■ **Work to be completed**: Reproduce the entries below exactly, but only from the line containing "# Full tool" to the line containing "-repair_clock_nets -dont_use_dummy_load -buf_list", inclusive.

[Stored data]
What follows belongs to an exercise in optimizing a design on an open flow for small area, a short achievable clock period and few clock cycles per item; a production flow would make more cautious choices.
Where RTL was checked, it was by simulation tests only, not by an equivalence proof against the original.
No functional check of the RTL was part of run 2.
Power is estimated from default activity; no workload was simulated.

## flow/design.v (module list and top-level ports; edited modules follow where they fit)
// module control_fsm: 47 lines
// module processing_unit: 417 lines
// module max_pooling_layer_26x26: 10 lines
// module dense_rom: 1358 lines
// module dense_layer: 272 lines
// module cnn_top: 48 lines
module cnn_top(
    input clk,
    input reset,
    input start,
    output [9:0] img_addr,
    input  [7:0] img_pixel,
    output reg prediction,
    output reg done,
    output signed [31:0] score0,
    output signed [31:0] score1
);
  // ...
==> flow/flow/run.sh <==
#!/bin/bash
# The standard layout (standard.sh) with these make settings:
#  - timing repair aimed below the clock period: the resizer works on every
#    path with less than 11.7 ns of slack at the design's 16 ns clock;
#  - a clock tree without dummy loads: clkbuf_8 buffers, clusters of up to 18 sinks;
#  - half-adder cells added to the platform's don't-use list, so synthesis
#    extracts only full adders.
# Full tool output goes to standard.log (and ORFS's logs under orfs/logs).
bash standard.sh SETUP_SLACK_MARGIN=11.7 \
  "CTS_ARGS=-sink_clustering_enable -repair_clock_nets -dont_use_dummy_load -buf_list sky130_fd_sc_hd__clkbuf_8 -root_buf sky130_fd_sc_hd__clkbuf_16 -sink_clustering_size 18 -sink_clustering_max_diameter 60" \
  "DONT_USE_CELLS=sky130_fd_sc_hd__probe_p_8 sky130_fd_sc_hd__probec_p_8 sky130_fd_sc_hd__lpflow_bleeder_1 sky130_fd_sc_hd__lpflow_clkbufkapwr_1 sky130_fd_sc_hd__lpflow_clkbufkapwr_16 sky130_fd_sc_hd__lpflow_clkbufkapwr_2 sky130_fd_sc_hd__lpflow_clkbufkapwr_4 sky130_fd_sc_hd__lpflow_clkbufkapwr_8 sky130_fd_sc_hd__lpflow_clkinvkapwr_1 sky130_fd_sc_hd__lpflow_clkinvkapwr_16 sky130_fd_sc_hd__lpflow_clkinvkapwr_2 sky130_fd_sc_hd__lpflow_clkinvkapwr_4 sky130_fd_sc_hd__lpflow_clkinvkapwr_8 sky130_fd_sc_hd__lpflow_decapkapwr_12 sky130_fd_sc_hd__lpflow_decapkapwr_3 sky130_fd_sc_hd__lpflow_decapkapwr_4 sky130_fd_sc_hd__lpflow_decapkapwr_6 sky130_fd_sc_hd__lpflow_decapkapwr_8 sky130_fd_sc_hd__lpflow_inputiso0n_1 sky130_fd_sc_hd__lpflow_inputiso0p_1 sky130_fd_sc_hd__lpflow_inputiso1n_1 sky130_fd_sc_hd__lpflow_inputiso1p_1 sky130_fd_sc_hd__lpflow_inputisolatch_1 sky130_fd_sc_hd__lpflow_isobufsrc_1 sky130_fd_sc_hd__lpflow_isobufsrc_16 sky130_fd_sc_hd__lpflow_isobufsrc_2 sky130_fd_sc_hd__lpflow_isobufsrc_4 sky130_fd_sc_hd__lpflow_isobufsrc_8 sky130_fd_sc_hd__lpflow_isobufsrckapwr_16 sky130_fd_sc_hd__lpflow_lsbuf_lh_hl_isowell_tap_1 sky130_fd_sc_hd__lpflow_lsbuf_lh_hl_isowell_tap_2 sky130_fd_sc_hd__lpflow_lsbuf_lh_hl_isowell_tap_4 sky130_fd_sc_hd__lpflow_lsbuf_lh_isowell_4 sky130_fd_sc_hd__lpflow_lsbuf_lh_isowell_tap_1 sky130_fd_sc_hd__lpflow_lsbuf_lh_isowell_tap_2 sky130_fd_sc_hd__lpflow_lsbuf_lh_isowell_tap_4 sky130_fd_sc_hd__ha_1 sky130_fd_sc_hd__ha_2 sky130_fd_sc_hd__ha_4" \
  finish > standard.log 2>&1
==> flow/standard.sh <==
#!/bin/bash
# synth_recipe.tcl (not shown) runs the flow's synth.tcl, then flattens the netlist and writes it again
# the make line also repeats each setting of config.mk as NAME=value (left out here)
make -C /OpenROAD-flow-scripts/flow DESIGN_CONFIG=/design/flow/config.mk WORK_HOME=/design/flow/orfs CLKGATE_MAP_FILE= SYNTH_SCRIPT=/design/flow/synth_recipe.tcl "${@:-finish}"
==> flow/config.mk <==
export PLATFORM = sky130hd
export DESIGN_NAME = cnn_top
export DESIGN_NICKNAME = cnn_top
export VERILOG_FILES = /design/flow/design.v
export SDC_FILE = /design/flow/constraint.sdc
export NUM_CORES = 8
export LEC_CHECK = 0
export ABC_AREA = 1
export CAP_MARGIN = 20
export CORE_MARGIN = 2
export CORE_UTILIZATION = 40
export PLACE_DENSITY = 0.6
export SLEW_MARGIN = 20
export SYNTH_MEMORY_MAX_BITS = 65536
==> flow/constraint.sdc <==
create_clock -name core_clock -period 16.0 [get_ports {clk}]
set_input_delay 3.2000 -clock core_clock [delete_from_list [all_inputs] [get_ports {clk}]]
set_output_delay 3.2000 -clock core_clock [all_outputs]
set_load 0.01 [all_outputs]
==> run summary, run 1 <==
Non-clock buffering takes up 4.53% of total cell area after layout. The number of cells on the worst reg-to-reg path is 14. The fraction of synthesized area in multiplexers is 0.459%.

The startpoint identified for the worst register-to-register timing path is SEQ.i[2]$_SDFFE_PP0P_. Power comes to 3420 uW. The die is 232 microns wide. In the final layout, the multi-input gates occupy 10000 sq um.

The routed design could run at a clock period as short as 4280 ps. The number of hold-slack violations in the final timing report is 0. The clock root buffer is clkbuf_16.

The worst supply voltage drop on vdd came out at 134 uV. The startpoint-to-endpoint class of the critical path is reg2out. The sequential-cell power consumption is 1360 uW. Summed over all nets, the half-perimeter wirelength after detailed placement is 53200 microns.

Once layout is complete, the cells apart from fillers number 3165. The count of unresolved DRC violations after routing is 0. The power spent charging and discharging nets is 1280 uW.

Measured on the finished design, the core utilization comes to 44.9%. The placer congestion estimate came out at 1.09. The synthesis-to-layout area growth is 11.2%.

TritonCTS built the clock tree. No sink is reached through more buffers than the 3 on the longest clock path. The flow ran to the end and the layout has no timing, DRC or antenna violations.

At the pin with the least slew margin, the transition time is 948 ps. Setup repair after global routing could not meet its margin everywhere. The initial DRC count is 1439.

In the final design database the tool counted 2684 nets. The simple-gate share of the synthesized area is 14.8%. The worst slew margin relative to its limit is 36.0%. The tool flagged a number of max-cap violations equal to 0. After routing the design area is 23000 sq um.

The worst slack after detailed placement came out at 11690 ps. The clock network power consumption came out at 569 uW. The proportion of synthesized flip-flops having asynchronous set or reset came out at 0.709%.
Testbench counts, summed over its fixed seeds: cycles 32,760, items 36.
This is an optimization exercise on Yosys and OpenROAD, whose aim is small area, not a production implementation. In this exercise RTL edits were held to simulation tests only and were not proved equivalent to the original. The flow treats the clock pin as an ideal source, which a real chip does not have. Power is estimated from default activity; no workload was simulated.

Setup of juniper:
// System
module System(
	clk,
	rst,
	mbed,
	select,
	GreenBlueServoOut,
	RedServoOut,
	BinRecycleServoOut,
	RedBlueServoOut,
	GreenOtherServoOut,
	dispenseBlueLED,
	dispenseComplete,
	dispenseGreenLED,
	dispenseRedLED,
	mainState,
	mbedOutput,
	results,
	sortBlueLED,
	sortComplete,
	sortGreenLED,
	sortRedLED
);
==> flow/config.mk <==
export PLATFORM = sky130hd
export DESIGN_NAME = System
export DESIGN_NICKNAME = System
export VERILOG_FILES = /design/flow/design.v
export SDC_FILE = /design/flow/constraint.sdc
export NUM_CORES = 4
export LEC_CHECK = 0
export CAP_MARGIN = 20
export CORE_MARGIN = 2
export CORE_UTILIZATION = 60
export SLEW_MARGIN = 20
==> flow/constraint.sdc <==
create_clock -name core_clock -period 10.0 [get_ports {clk}]
set_input_delay 2.0000 -clock core_clock [delete_from_list [all_inputs] [get_ports {clk}]]
set_output_delay 2.0000 -clock core_clock [all_outputs]
set_load 0.01 [all_outputs]
standard.sh (not shown) runs the stock make flow with config.mk's settings and CLKGATE_MAP_FILE= SYNTH_SCRIPT=/design/flow/synth_recipe.tcl, a recipe that flattens the netlist after the stock synthesis.
==> flow/flow/run.sh <==
#!/bin/bash
# Own layout flow: the standard ORFS flow (standard.sh, unchanged synthesis),
# with smaller port buffers, a clock tree without dummy loads built from
# clkbuf_4, and the leaf buffers whose clock pins see a slow slew upsized
# to clkbuf_8 (flow/post_cts.tcl, run at the end of the cts step).
set -euo pipefail
export BUFFER_PORTS_ARGS="-buffer_cell sky130_fd_sc_hd__buf_1"
export CTS_ARGS="-sink_clustering_enable -repair_clock_nets -dont_use_dummy_load -root_buf sky130_fd_sc_hd__clkbuf_4 -buf_list sky130_fd_sc_hd__clkbuf_4"
export RECOVER_POWER=100
export POST_CTS_TCL="$PWD/flow/post_cts.tcl"
bash standard.sh synth     > log_1_synth.log     2>&1
bash standard.sh floorplan > log_2_floorplan.log 2>&1
bash standard.sh place     > log_3_place.log     2>&1
bash standard.sh cts       > log_4_cts.log       2>&1
bash standard.sh route     > log_5_route.log     2>&1
bash standard.sh finish    > log_6_finish.log    2>&1
==> flow/flow/post_cts.tcl <==
proc fix_clock_leaf_slew { limit } {
  estimate_parasitics -placement
  set n 0
  foreach inst [[ord::get_db_block] getInsts] {
    set m [[$inst getMaster] getName]
    if { $m ne "sky130_fd_sc_hd__clkbuf_4" } { continue }
    set worst 0.0
    foreach it [$inst getITerms] {
      if { ![$it isOutputSignal] } { continue }
      set net [$it getNet]
      if { $net eq "NULL" } { continue }
      foreach sink [$net getITerms] {
        if { [$sink isOutputSignal] } { continue }
        set pin [get_pins [[$sink getInst] getName]/[[$sink getMTerm] getName]]
        set s [get_property $pin slew_max]
        if { $s > $worst } { set worst $s }
      }
    }
    if { $worst > $limit } {
      replace_cell [get_cells [$inst getName]] sky130_fd_sc_hd__clkbuf_8
      incr n
    }
  }
  puts "fix_clock_leaf_slew: upsized $n clock buffers"
  return $n
}

fix_clock_leaf_slew 0.100
set result [catch { detailed_placement } msg]
if { $result != 0 } { error "Detailed placement failed after clock buffer upsizing: $msg" }
check_placement -verbose
juniper: complete, dirty (max-capacitance violations, max-slew violations)
Setup changes, juniper to xenon
- PLACE_DENSITY: unset -> 0.9
- CORE_UTILIZATION: 60 -> 75
--- a/flow/flow/run.sh
+++ b/flow/flow/run.sh
@@ -8,3 +8,2 @@
 export CTS_ARGS="-sink_clustering_enable -repair_clock_nets -dont_use_dummy_load -root_buf sky130_fd_sc_hd__clkbuf_4 -buf_list sky130_fd_sc_hd__clkbuf_4"
-export RECOVER_POWER=100
 export POST_CTS_TCL="$PWD/flow/post_cts.tcl"
==> run summary <==
From the logs: juniper reached the end of the flow and failed the layout checks with max-capacitance violations, max-slew violations.
The flow did not stop early for xenon: all stages ran, and the layout cleared the timing, DRC and antenna checks.
In the metrics for juniper and xenon, the one carrying the lower max-cap check violation count is xenon.
[compare] base=juniper new=xenon: number of vias per cell after detailed routing rose by about 7%; length of routed met2 wiring rose by about 12%.
Looking at juniper and xenon, the synthesized area is a wash.
Going from juniper to xenon, cell area dropped about 0.4%; final worst-path cycle share shrank by 7.6 points.
Looking at total power, xenon sits 0.0000072 W below juniper.
Changes observed in xenon relative to juniper: core utilization now sits higher, critical path depth went down by 1, clock share of power decreased by 0.5 points relative to the old numbers.
[inputs] indigo vs xenon
- PLACE_DENSITY now 0.75, was 0.9
- CORE_UTILIZATION now 60, was 75
==> comparison <==
Flip-flop and latch share of the layout cell area: indigo < xenon. Taking xenon as the reference point, the core utilization of indigo falls by 15 points. Looking at clock slew seen by the registers of the worst setup and hold paths, indigo sits 20 ps below xenon. indigo vs xenon: buffer and inverter count on the worst path up in indigo. | ratio of cells with drive above 1 in the final layout | indigo vs xenon | ≈ equal |. Sort indigo and xenon by fmax, ascending, and xenon comes first.
Inputs modified between indigo and amber:
- clearing PLACE_DENSITY, which used to be 0.75
==> comparison <==
- Wire length of the first global-routing pass delta (amber − indigo): unfavourable
- Of amber and indigo, the lower final estimated routing congestion in global placement belongs to amber.
- Compared with indigo, amber has less setup slack.
- Compared amber against indigo; power within noise.
- In terms of share of the yosys chip area belonging to registers, amber and indigo differ only marginally.
- On total global routing overflow, amber and indigo are basically level.
- Compared amber against indigo; power consumed by the clock network within noise.
- The tightest hold margin of amber was inferior to that of indigo.

System, a different RTL version from the one above (not shown whole).
For scale: ~890 cells after synthesis, roughly 170 flip-flops, roughly 34 I/O pins, ~8600 µm² of cells after synthesis.
clock: 10.0 ns
lec_check: 0
cap_margin: 20
core_margin: 2
core_utilization: 60
slew_margin: 20
==> flow/flow/run.sh <==
#!/bin/bash
# Own layout flow: the standard ORFS flow (standard.sh, unchanged synthesis),
# with smaller port buffers, a clock tree without dummy loads built from
# clkbuf_4, and the leaf buffers whose clock pins see a slow slew upsized
# to clkbuf_8 (flow/post_cts.tcl, run at the end of the cts step).
set -euo pipefail
export BUFFER_PORTS_ARGS="-buffer_cell sky130_fd_sc_hd__buf_1"
export CTS_ARGS="-sink_clustering_enable -repair_clock_nets -dont_use_dummy_load -root_buf sky130_fd_sc_hd__clkbuf_4 -buf_list sky130_fd_sc_hd__clkbuf_4"
export POST_CTS_TCL="$PWD/flow/post_cts.tcl"
bash standard.sh synth     > log_1_synth.log     2>&1
bash standard.sh floorplan > log_2_floorplan.log 2>&1
bash standard.sh place     > log_3_place.log     2>&1
bash standard.sh cts       > log_4_cts.log       2>&1
bash standard.sh route     > log_5_route.log     2>&1
bash standard.sh finish    > log_6_finish.log    2>&1
Scripts as last shown in full above: flow/flow/post_cts.tcl
The starting point ran to the end with no violations.
Next try:
==> flow/flow/run.sh (replaced) <==
#!/bin/bash
# Own layout flow: the standard ORFS flow (standard.sh, unchanged synthesis),
# with smaller port buffers and a clock tree without dummy loads.
set -euo pipefail
export BUFFER_PORTS_ARGS="-buffer_cell sky130_fd_sc_hd__buf_1"
export CTS_ARGS="-sink_clustering_enable -repair_clock_nets -dont_use_dummy_load -root_buf sky130_fd_sc_hd__clkbuf_4 -buf_list sky130_fd_sc_hd__clkbuf_8"
bash standard.sh synth     > log_1_synth.log     2>&1
bash standard.sh floorplan > log_2_floorplan.log 2>&1
bash standard.sh place     > log_3_place.log     2>&1
bash standard.sh cts       > log_4_cts.log       2>&1
bash standard.sh route     > log_5_route.log     2>&1
bash standard.sh finish    > log_6_finish.log    2>&1
removed: flow/flow/post_cts.tcl
Power increases by 1.5%.
Synthesized cell count stays the same.
Via count stays flat.
Sequential share of layout area falls by 0.11 points.
Next try:
--- a/flow/flow/run.sh
+++ b/flow/flow/run.sh
@@ -4,5 +4,6 @@
 set -euo pipefail
 export BUFFER_PORTS_ARGS="-buffer_cell sky130_fd_sc_hd__buf_1"
-export CTS_ARGS="-sink_clustering_enable -repair_clock_nets -dont_use_dummy_load -root_buf sky130_fd_sc_hd__clkbuf_4 -buf_list sky130_fd_sc_hd__clkbuf_8"
+export CTS_ARGS="-sink_clustering_enable -repair_clock_nets -dont_use_dummy_load -root_buf sky130_fd_sc_hd__clkbuf_4 -buf_list sky130_fd_sc_hd__clkbuf_4"
+export POST_CTS_TCL="$PWD/flow/post_cts.tcl"
 bash standard.sh synth     > log_1_synth.log     2>&1
 bash standard.sh floorplan > log_2_floorplan.log 2>&1
==> flow/flow/post_cts.tcl (new file) <==
proc fix_clock_leaf_slew { limit } {
  estimate_parasitics -placement
  set n 0
  foreach inst [[ord::get_db_block] getInsts] {
    set m [[$inst getMaster] getName]
    if { $m ne "sky130_fd_sc_hd__clkbuf_4" } { continue }
    set worst 0.0
    foreach it [$inst getITerms] {
      if { ![$it isOutputSignal] } { continue }
      set net [$it getNet]
      if { $net eq "NULL" } { continue }
      foreach sink [$net getITerms] {
        if { [$sink isOutputSignal] } { continue }
        set pin [get_pins [[$sink getInst] getName]/[[$sink getMTerm] getName]]
        set s [get_property $pin slew_max]
        if { $s > $worst } { set worst $s }
      }
    }
    if { $worst > $limit } {
      replace_cell [get_cells [$inst getName]] sky130_fd_sc_hd__clkbuf_8
      incr n
    }
  }
  puts "fix_clock_leaf_slew: upsized $n clock buffers"
  return $n
}

fix_clock_leaf_slew 0.100
set result [catch { detailed_placement } msg]
if { $result != 0 } { error "Detailed placement failed after clock buffer upsizing: $msg" }
check_placement -verbose
Effect:
- The changed run finished clean
- worst setup slack is worse by 130 ps
- critical path depth stays the same
- wire length grows slightly
- clock-buffer cell count is unchanged
- final area is about the same
- global-route usage shrinks by 0.11 points
- cell count does not change
- utilization shrinks by 0.18 points
- hold slack hardly moves
- register-to-register slack is about the same

## separate check: timing with driven ports
The results above use ideal ports. As a check the final layouts listed here were re-extracted and re-timed, cells and wires unchanged. Step 1: set_driving_cell puts a clkbuf_16 on clk and a buf_2 on each other input, an assumption about the parent block. Step 2 adds t to the input delays and takes it off the output delays; t is the mean of the earliest and latest rising clock arrival at the registers after step 1. Input paths then give back, and output paths get back, about the clock's delay inside the block. Three values: ideal ports, drivers, drivers and shift; two values: the first two.
run	t, ns	slack for setup (ns)	worst setup path after step 2
juniper	0.470	3.349 / 3.364 / 2.894	input to register
xenon	0.471	4.112 / 4.126 / 3.655	input to register
indigo	0.478	4.243 / 4.261 / 3.783	input to register
amber	0.472	4.190 / 4.205 / 3.733	input to register
the first run of note 2	0.470	4.177 / 4.188 / 3.718	input to register
the second run of note 2	0.621	4.307 / 4.319 / 3.699	input to register
the third run of note 2	0.470	4.177 / 4.188 / 3.718	input to register
For the second run of note 2, which loses most, drivers alone change the setup slack by +0.012 ns; drivers and shift together by -0.608 ns.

■ **Worked solution**:
# Full tool output goes to standard.log (and ORFS's logs under orfs/logs).
bash standard.sh SETUP_SLACK_MARGIN=11.7 \
  "CTS_ARGS=-sink_clustering_enable -repair_clock_nets -dont_use_dummy_load -buf_list sky130_fd_sc_hd__clkbuf_8 -root_buf sky130_fd_sc_hd__clkbuf_16 -sink_clustering_size 18 -sink_clustering_max_diameter 60" \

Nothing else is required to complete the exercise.